ABOUT THIS EXERCISE: If a line of the records contains the word "layers", list it.

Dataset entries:
Segment Open

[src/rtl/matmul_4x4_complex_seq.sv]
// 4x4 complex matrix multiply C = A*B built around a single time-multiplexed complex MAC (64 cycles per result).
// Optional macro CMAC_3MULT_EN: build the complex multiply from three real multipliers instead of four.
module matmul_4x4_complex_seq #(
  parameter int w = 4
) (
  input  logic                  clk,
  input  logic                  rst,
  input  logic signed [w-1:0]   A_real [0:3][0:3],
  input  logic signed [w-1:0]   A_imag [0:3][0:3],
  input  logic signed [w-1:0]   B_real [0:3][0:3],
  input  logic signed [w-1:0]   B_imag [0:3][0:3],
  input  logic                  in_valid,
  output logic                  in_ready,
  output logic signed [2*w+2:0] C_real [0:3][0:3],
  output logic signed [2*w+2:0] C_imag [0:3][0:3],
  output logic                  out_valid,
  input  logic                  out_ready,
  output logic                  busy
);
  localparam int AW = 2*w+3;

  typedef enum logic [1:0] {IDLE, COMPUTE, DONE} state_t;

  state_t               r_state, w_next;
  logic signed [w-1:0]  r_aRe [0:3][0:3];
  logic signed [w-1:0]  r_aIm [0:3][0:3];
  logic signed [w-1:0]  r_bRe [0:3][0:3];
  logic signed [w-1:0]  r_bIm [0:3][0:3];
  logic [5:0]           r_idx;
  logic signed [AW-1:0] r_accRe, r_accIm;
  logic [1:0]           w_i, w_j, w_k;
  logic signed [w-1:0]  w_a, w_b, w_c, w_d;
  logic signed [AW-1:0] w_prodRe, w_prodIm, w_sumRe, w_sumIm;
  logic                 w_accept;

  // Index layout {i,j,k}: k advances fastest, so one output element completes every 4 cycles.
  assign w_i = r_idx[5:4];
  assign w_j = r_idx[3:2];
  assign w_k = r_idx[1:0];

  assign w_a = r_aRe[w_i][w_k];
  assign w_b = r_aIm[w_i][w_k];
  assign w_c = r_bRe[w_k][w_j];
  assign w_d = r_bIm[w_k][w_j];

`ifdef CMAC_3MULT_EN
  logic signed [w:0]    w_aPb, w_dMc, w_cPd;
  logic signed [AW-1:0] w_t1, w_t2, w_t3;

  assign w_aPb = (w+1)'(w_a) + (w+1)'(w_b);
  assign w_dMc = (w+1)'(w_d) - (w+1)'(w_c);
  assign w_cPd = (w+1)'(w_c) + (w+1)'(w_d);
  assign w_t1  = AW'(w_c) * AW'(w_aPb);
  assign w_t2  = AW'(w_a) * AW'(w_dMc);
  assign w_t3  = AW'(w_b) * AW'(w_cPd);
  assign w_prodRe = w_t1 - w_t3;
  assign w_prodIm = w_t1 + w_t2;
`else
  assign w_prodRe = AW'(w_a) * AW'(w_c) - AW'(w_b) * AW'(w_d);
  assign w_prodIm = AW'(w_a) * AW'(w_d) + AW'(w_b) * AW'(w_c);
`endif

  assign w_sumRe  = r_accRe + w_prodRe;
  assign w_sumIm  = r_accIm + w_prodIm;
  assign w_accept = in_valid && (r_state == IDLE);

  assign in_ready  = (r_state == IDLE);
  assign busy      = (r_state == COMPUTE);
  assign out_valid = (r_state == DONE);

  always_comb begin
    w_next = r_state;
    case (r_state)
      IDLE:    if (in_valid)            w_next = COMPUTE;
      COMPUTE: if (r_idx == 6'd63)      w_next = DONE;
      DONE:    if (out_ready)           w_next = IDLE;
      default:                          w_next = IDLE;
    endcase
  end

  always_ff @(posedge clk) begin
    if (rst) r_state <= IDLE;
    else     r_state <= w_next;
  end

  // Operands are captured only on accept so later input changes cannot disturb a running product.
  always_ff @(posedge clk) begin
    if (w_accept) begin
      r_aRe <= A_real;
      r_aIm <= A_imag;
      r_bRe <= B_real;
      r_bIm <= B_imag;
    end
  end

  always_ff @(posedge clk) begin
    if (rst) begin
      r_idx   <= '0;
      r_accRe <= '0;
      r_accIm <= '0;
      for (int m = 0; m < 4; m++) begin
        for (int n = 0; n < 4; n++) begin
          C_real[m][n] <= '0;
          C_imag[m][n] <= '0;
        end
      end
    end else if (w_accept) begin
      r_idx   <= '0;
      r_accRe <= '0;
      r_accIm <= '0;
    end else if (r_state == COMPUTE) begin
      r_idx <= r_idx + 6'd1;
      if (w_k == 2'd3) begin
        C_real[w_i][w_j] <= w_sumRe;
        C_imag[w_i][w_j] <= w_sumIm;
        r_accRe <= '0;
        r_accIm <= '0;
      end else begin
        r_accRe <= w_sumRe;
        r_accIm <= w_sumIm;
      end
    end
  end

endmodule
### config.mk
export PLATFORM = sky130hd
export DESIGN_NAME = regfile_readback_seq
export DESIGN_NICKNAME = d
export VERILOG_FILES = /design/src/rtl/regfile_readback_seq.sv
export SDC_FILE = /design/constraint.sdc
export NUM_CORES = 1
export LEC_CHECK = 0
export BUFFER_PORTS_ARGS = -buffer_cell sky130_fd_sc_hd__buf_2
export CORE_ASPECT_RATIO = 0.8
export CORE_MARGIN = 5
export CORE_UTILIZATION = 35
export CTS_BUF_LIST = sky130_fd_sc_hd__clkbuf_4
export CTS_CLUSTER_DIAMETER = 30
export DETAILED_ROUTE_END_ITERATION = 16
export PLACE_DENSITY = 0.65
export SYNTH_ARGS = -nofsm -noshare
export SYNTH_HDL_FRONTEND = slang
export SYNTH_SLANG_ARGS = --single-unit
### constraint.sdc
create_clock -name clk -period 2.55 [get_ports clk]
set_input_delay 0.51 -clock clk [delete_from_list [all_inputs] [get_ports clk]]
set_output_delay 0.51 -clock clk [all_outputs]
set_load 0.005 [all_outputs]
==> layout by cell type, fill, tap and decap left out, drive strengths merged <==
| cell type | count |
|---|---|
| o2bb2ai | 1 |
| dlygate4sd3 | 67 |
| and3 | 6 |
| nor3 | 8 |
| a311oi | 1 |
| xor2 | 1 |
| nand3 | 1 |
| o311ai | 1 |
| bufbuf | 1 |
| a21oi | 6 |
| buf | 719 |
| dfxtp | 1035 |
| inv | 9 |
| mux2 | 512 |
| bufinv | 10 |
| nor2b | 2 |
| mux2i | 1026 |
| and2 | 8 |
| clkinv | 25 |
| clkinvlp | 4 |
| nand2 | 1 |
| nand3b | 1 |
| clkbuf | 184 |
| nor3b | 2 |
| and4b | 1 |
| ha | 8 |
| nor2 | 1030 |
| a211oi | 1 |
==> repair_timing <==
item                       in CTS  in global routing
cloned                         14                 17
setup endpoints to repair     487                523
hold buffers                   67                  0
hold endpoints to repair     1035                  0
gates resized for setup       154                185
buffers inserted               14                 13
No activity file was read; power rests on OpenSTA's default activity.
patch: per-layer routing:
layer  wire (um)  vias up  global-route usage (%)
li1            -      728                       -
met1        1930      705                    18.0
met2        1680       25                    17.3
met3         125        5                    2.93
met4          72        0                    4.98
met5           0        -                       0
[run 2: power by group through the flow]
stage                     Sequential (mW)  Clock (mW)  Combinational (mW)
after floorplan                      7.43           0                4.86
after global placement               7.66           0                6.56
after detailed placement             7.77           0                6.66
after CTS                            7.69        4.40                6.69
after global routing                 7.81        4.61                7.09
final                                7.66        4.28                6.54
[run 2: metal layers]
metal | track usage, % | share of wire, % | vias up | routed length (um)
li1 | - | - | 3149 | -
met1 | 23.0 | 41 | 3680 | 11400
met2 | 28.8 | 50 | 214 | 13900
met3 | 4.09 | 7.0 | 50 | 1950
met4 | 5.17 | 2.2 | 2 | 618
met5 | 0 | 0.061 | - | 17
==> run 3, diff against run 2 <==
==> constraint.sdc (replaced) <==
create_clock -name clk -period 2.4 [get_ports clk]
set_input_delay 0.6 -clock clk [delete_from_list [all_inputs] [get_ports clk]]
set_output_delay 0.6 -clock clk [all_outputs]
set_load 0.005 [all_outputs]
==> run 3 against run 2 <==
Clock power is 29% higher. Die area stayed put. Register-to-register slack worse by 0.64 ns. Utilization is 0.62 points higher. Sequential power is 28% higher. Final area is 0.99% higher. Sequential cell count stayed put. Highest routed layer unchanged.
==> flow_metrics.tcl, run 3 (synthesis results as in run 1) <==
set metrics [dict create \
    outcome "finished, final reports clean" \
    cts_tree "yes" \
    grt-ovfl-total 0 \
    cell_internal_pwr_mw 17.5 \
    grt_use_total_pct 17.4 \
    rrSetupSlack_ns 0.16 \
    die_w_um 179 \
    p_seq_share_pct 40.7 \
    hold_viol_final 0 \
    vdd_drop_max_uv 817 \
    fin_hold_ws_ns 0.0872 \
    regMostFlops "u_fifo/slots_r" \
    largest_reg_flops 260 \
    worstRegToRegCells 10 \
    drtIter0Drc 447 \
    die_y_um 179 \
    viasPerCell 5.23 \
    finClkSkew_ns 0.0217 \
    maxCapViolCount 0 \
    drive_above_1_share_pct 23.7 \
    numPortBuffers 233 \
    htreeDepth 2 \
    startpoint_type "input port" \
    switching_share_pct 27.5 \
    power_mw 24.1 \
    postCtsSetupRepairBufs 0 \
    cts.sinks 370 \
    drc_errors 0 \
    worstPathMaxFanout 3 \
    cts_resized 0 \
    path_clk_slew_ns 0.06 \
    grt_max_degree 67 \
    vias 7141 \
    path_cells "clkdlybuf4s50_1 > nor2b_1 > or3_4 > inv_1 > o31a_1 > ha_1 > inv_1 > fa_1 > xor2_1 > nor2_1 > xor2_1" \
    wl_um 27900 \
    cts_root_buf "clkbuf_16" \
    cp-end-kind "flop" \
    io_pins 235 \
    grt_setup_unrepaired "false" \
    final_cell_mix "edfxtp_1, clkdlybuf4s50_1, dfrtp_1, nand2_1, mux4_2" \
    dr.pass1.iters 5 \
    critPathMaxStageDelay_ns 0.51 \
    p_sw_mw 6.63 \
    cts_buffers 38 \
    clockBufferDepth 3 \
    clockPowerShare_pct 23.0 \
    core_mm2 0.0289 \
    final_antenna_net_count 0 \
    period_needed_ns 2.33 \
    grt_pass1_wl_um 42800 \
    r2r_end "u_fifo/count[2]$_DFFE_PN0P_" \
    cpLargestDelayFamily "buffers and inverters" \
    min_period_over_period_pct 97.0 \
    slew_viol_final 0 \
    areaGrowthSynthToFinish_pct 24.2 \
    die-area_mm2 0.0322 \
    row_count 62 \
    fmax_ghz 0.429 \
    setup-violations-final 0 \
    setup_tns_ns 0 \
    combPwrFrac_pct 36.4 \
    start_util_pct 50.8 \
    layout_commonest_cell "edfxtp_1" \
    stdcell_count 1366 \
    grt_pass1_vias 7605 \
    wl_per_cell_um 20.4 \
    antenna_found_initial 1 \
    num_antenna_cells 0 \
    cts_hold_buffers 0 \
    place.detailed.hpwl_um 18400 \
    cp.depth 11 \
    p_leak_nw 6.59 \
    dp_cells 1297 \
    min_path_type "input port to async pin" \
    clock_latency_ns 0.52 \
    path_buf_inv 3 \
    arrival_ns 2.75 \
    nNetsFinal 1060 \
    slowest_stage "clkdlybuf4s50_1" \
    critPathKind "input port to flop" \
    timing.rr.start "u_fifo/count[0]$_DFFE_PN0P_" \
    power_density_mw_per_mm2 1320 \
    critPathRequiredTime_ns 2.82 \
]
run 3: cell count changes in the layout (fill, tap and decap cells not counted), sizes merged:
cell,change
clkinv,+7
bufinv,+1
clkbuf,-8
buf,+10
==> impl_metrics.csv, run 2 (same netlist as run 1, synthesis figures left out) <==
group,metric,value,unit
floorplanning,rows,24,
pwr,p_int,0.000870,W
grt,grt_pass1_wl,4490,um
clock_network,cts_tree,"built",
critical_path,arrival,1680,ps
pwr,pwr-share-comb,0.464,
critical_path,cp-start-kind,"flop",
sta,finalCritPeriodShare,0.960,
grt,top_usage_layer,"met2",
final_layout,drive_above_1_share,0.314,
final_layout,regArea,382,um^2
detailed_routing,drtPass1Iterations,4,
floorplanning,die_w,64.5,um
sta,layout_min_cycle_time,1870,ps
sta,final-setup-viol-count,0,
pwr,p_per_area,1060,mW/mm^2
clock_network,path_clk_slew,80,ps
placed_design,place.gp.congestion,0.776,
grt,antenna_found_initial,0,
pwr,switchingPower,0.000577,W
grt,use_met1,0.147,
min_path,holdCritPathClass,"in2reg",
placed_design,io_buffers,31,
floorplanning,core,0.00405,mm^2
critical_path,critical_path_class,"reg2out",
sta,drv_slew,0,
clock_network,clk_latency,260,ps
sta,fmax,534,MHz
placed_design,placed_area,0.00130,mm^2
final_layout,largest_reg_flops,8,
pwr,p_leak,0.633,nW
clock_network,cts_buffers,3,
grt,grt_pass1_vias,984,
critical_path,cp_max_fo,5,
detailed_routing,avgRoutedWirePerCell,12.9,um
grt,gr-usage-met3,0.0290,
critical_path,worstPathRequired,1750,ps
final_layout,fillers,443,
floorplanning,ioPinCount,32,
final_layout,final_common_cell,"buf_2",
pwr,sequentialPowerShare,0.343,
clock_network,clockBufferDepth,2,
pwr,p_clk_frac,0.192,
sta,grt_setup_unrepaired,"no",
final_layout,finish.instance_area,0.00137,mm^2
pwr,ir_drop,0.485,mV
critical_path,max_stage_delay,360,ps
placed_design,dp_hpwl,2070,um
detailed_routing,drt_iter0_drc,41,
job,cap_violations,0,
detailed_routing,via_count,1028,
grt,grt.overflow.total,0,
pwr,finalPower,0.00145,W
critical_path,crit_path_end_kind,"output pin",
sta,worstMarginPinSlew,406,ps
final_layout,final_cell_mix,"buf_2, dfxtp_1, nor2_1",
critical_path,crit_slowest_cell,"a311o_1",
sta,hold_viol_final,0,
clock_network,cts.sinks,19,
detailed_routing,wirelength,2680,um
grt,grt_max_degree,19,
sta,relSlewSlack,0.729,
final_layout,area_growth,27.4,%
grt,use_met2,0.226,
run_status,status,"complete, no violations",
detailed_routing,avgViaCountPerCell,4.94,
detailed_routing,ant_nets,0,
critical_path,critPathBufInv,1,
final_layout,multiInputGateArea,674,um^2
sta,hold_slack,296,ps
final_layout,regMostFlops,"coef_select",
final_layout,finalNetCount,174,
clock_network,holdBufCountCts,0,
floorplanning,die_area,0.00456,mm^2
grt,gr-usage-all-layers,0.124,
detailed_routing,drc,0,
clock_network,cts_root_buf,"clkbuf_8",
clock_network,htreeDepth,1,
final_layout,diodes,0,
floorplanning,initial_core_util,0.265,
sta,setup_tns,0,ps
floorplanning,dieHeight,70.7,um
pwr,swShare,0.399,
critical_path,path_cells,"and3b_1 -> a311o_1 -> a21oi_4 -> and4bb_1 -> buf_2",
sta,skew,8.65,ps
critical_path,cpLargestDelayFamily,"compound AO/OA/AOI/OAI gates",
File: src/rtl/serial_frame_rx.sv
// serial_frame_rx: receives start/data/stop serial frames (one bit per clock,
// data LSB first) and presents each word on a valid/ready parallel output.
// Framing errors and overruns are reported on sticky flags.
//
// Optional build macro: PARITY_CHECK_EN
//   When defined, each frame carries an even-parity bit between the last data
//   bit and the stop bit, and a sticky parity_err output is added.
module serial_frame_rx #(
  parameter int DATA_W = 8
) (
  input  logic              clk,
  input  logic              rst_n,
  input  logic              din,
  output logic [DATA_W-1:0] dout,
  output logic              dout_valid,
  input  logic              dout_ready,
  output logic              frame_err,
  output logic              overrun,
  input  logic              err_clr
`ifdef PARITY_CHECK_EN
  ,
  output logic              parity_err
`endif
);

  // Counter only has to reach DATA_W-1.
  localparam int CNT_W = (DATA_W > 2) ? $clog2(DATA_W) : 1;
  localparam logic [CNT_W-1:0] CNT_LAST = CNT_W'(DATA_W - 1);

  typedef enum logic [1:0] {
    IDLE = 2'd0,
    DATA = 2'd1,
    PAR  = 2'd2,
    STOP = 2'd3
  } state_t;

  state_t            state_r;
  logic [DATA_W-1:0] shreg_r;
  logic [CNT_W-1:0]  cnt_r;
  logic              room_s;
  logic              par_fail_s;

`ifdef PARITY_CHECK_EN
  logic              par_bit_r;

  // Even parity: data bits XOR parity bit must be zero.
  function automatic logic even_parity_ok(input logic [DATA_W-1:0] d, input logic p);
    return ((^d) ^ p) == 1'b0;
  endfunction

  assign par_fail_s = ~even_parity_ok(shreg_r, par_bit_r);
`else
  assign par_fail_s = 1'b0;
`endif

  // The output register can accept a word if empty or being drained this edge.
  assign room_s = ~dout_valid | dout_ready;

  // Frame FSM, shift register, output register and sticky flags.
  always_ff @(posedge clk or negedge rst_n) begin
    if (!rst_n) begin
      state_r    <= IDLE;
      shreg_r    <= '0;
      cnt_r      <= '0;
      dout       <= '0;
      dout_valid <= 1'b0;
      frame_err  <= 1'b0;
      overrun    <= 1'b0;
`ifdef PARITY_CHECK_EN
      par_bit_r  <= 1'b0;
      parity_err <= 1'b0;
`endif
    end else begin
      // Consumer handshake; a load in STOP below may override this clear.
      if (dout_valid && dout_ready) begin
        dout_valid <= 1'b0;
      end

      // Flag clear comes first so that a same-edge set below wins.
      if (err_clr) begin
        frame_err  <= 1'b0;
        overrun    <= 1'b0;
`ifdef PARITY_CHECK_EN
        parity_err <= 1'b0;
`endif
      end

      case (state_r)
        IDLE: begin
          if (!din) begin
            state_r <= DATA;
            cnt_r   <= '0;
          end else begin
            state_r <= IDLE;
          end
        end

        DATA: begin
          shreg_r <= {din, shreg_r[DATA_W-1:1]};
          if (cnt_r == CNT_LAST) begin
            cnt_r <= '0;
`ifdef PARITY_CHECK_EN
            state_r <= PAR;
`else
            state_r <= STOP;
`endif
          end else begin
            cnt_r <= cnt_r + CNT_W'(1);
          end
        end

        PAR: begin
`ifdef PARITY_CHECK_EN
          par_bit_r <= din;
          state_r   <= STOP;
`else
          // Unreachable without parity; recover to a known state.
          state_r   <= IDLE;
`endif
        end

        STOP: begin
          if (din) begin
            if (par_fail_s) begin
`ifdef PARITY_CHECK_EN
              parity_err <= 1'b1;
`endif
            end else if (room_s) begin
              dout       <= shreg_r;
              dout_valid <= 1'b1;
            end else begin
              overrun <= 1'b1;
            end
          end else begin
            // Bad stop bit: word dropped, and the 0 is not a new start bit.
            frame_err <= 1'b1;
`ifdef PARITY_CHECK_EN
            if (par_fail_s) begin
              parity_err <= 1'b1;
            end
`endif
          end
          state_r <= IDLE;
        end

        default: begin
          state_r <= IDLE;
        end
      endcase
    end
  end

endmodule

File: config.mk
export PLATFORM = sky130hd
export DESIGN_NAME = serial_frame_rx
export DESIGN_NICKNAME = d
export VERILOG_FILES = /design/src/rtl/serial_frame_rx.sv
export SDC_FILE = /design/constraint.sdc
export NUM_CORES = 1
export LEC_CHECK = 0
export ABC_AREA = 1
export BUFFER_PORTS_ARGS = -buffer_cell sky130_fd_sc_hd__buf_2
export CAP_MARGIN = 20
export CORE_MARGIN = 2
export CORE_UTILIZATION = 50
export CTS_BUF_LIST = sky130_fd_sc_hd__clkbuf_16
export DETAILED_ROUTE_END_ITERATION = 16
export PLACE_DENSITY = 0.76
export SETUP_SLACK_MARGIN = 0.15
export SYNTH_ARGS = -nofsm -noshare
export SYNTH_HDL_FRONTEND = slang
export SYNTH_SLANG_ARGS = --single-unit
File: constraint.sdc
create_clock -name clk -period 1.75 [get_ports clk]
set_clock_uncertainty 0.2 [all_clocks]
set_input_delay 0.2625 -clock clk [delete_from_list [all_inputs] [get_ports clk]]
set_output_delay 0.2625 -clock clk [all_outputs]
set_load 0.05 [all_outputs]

Segment Closed

SOLUTION FOR THIS TASK:
[run 2: metal layers]
grt,gr-usage-all-layers,0.124,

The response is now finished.